## TASK REQUIREMENTS
Copy every line of the data that contains the string "bash".

## SUPPLIED ENTRIES
==*==
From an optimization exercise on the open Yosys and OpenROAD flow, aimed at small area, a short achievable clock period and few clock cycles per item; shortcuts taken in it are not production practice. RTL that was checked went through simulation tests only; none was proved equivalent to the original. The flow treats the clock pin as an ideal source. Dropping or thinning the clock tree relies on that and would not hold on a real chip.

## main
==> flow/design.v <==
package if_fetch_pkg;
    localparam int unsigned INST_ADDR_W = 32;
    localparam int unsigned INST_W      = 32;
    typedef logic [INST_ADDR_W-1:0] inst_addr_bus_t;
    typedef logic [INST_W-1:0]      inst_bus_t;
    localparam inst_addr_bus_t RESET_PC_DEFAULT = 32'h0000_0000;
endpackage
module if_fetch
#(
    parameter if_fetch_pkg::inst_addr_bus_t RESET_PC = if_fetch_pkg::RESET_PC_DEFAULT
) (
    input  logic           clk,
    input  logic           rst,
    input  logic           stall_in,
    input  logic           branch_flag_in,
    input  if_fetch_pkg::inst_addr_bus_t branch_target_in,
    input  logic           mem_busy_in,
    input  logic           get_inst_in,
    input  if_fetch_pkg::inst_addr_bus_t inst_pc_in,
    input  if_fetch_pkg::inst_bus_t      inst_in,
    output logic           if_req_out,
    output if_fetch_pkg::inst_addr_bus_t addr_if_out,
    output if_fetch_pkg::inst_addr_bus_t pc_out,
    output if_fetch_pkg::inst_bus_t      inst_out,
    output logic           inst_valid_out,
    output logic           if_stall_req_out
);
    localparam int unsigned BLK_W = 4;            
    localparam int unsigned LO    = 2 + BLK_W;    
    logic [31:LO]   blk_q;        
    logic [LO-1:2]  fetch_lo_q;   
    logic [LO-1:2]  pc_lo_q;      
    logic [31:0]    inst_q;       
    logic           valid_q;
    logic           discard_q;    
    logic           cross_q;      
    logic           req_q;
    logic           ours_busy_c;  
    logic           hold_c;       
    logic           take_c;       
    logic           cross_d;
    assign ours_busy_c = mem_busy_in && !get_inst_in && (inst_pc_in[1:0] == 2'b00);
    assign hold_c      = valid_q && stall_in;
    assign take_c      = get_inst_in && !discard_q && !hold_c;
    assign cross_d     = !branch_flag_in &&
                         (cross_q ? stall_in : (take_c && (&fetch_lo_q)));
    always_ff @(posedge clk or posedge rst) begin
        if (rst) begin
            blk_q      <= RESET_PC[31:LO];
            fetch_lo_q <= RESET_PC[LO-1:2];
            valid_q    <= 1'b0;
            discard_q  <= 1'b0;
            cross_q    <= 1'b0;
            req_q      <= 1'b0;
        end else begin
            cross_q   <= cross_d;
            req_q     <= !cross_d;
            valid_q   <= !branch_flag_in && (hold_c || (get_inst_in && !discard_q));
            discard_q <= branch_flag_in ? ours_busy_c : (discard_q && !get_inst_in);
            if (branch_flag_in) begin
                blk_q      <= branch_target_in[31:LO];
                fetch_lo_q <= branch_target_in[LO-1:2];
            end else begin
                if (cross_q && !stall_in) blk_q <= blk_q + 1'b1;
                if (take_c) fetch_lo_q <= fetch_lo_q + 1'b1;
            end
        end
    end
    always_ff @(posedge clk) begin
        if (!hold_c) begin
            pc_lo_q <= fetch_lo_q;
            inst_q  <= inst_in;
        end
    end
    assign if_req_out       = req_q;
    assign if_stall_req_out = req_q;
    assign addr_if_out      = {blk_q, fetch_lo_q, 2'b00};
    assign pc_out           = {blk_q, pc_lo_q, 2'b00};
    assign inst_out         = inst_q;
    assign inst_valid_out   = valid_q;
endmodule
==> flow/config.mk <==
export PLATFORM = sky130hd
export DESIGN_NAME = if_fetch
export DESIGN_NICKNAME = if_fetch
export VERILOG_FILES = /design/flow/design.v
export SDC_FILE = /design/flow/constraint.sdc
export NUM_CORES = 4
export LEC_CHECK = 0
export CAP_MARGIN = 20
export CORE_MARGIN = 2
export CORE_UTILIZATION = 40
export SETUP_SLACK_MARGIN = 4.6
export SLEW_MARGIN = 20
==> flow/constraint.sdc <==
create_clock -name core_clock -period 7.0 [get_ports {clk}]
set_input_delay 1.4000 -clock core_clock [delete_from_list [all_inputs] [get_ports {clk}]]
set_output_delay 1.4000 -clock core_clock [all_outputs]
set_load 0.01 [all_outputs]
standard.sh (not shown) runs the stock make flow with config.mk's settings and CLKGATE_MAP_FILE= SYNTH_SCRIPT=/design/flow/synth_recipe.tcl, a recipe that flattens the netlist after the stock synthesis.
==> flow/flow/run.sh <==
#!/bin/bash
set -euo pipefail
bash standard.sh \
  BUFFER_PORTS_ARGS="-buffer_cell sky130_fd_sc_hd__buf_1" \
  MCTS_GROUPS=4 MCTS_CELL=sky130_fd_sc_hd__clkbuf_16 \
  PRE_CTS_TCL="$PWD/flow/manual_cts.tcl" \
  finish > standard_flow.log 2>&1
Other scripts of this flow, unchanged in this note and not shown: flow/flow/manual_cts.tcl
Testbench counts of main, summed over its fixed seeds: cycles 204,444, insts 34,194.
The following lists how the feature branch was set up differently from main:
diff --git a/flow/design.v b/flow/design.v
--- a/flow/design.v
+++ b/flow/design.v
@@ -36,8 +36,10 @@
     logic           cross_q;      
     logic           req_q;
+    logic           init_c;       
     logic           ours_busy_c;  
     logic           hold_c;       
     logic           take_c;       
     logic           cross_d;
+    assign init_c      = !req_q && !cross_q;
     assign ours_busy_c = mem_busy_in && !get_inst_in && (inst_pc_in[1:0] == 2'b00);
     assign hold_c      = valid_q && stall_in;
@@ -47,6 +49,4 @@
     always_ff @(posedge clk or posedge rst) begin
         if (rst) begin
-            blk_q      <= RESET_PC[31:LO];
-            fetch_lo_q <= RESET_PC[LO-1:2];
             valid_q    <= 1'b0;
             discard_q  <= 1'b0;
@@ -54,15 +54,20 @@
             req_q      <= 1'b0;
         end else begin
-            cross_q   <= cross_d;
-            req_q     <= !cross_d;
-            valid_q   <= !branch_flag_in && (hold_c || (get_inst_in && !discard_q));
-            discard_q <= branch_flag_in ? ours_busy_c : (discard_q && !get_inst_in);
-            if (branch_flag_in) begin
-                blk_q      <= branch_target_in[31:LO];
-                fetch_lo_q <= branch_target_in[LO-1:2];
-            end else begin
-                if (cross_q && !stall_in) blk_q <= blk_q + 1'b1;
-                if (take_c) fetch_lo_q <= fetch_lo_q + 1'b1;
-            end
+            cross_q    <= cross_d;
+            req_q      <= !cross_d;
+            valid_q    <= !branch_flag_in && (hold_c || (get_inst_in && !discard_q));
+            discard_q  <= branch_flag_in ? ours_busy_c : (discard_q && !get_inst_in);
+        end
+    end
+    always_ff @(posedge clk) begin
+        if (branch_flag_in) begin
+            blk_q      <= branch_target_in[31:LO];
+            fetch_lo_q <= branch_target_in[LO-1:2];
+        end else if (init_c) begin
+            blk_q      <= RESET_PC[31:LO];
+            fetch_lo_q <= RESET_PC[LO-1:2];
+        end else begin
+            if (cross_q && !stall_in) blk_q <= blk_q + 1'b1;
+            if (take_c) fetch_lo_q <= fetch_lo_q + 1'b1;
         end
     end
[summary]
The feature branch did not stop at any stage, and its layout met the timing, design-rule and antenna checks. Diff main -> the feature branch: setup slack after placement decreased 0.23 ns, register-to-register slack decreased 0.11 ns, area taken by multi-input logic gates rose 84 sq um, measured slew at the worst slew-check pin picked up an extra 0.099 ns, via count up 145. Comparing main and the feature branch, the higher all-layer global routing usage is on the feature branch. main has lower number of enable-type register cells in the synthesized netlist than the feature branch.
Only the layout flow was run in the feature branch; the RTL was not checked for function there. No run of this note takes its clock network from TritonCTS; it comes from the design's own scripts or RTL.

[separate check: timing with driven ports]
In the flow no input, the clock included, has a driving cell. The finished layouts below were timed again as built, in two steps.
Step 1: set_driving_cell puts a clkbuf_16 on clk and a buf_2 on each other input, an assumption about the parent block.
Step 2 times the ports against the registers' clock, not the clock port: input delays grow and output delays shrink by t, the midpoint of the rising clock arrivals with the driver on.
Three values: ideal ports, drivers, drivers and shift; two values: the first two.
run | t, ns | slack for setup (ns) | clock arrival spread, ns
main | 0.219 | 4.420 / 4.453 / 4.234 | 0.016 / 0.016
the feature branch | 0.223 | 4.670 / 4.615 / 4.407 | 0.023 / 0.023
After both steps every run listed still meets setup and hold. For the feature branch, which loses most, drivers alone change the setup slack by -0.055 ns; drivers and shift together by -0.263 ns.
==*==
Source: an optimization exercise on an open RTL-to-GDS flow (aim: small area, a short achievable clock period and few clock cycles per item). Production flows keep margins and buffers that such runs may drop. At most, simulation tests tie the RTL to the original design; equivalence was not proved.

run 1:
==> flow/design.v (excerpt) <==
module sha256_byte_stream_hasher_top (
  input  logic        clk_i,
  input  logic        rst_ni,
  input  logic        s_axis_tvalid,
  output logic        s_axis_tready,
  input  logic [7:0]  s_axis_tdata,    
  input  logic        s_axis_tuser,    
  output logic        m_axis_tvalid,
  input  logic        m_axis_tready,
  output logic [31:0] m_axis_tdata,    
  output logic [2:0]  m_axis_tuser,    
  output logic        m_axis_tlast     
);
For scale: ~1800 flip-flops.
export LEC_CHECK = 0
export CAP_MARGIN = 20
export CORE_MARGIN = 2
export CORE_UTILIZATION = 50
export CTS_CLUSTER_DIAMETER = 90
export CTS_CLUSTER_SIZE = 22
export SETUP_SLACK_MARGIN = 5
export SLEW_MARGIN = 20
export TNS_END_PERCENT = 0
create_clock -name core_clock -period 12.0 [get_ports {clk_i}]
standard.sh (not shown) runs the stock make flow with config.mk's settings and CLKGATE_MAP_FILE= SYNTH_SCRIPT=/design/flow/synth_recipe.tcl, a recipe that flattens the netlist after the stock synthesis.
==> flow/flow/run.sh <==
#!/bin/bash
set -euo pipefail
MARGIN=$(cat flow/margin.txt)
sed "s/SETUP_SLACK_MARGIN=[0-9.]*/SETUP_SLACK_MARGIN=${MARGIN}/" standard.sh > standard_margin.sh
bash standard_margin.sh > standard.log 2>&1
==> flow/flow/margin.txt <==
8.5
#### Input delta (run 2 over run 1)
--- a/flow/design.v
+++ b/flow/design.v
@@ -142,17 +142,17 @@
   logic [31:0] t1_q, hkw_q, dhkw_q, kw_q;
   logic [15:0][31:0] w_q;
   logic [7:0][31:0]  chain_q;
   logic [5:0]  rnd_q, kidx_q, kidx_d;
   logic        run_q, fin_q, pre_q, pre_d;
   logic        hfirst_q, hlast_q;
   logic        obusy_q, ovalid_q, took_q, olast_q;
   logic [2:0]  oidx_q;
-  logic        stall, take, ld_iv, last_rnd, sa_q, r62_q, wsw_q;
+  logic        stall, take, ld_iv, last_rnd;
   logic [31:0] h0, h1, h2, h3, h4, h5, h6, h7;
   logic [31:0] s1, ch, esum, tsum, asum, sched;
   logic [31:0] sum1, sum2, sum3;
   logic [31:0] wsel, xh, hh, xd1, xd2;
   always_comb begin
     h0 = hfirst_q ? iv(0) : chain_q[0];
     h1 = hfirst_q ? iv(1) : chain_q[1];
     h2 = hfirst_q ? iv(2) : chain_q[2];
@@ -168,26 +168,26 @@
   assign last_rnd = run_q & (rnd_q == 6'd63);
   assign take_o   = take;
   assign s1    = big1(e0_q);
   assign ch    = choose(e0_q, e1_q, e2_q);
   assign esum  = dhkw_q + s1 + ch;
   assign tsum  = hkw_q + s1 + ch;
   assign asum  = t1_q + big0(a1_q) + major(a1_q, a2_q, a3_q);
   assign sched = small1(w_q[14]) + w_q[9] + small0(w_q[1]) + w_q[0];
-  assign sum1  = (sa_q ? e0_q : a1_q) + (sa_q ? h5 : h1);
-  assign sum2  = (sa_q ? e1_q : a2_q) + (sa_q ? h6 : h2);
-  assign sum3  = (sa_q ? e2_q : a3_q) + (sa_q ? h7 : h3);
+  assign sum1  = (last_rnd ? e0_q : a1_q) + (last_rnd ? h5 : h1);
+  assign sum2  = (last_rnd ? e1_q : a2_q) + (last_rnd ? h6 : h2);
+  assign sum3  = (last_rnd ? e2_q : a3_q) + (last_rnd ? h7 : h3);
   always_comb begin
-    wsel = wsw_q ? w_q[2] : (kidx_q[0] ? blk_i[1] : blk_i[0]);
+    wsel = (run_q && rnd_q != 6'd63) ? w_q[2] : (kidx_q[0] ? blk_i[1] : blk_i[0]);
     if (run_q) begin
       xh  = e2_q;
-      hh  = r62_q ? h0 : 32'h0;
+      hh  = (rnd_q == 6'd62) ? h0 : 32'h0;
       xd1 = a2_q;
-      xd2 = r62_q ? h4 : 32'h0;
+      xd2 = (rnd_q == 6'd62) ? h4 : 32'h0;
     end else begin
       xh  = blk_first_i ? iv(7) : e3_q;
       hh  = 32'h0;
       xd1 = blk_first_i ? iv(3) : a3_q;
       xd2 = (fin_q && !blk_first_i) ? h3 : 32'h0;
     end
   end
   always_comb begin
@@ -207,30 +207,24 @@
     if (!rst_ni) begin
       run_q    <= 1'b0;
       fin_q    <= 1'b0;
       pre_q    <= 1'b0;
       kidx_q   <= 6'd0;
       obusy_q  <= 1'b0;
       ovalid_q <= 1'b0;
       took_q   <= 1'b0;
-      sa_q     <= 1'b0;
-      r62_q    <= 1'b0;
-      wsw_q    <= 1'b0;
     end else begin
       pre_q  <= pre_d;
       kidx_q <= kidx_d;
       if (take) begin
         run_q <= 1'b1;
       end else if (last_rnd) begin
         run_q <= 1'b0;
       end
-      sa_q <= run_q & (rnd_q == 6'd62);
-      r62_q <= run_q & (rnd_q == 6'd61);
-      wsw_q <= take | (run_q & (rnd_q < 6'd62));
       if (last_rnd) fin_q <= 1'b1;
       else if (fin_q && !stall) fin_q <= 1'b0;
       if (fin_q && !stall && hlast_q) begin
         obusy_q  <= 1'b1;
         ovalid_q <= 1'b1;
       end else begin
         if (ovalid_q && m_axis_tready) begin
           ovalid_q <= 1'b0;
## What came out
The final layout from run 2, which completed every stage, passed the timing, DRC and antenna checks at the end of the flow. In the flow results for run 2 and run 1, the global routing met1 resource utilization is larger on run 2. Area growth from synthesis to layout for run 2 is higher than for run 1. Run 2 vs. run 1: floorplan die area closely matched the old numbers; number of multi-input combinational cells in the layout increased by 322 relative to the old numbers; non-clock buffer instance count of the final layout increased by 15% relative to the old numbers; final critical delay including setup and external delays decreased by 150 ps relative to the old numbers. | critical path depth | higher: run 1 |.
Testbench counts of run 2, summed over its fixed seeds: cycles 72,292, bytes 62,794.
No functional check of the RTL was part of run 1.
==*==
## WRITTEN ANSWER
#!/bin/bash
bash standard.sh \
#!/bin/bash
bash standard_margin.sh > standard.log 2>&1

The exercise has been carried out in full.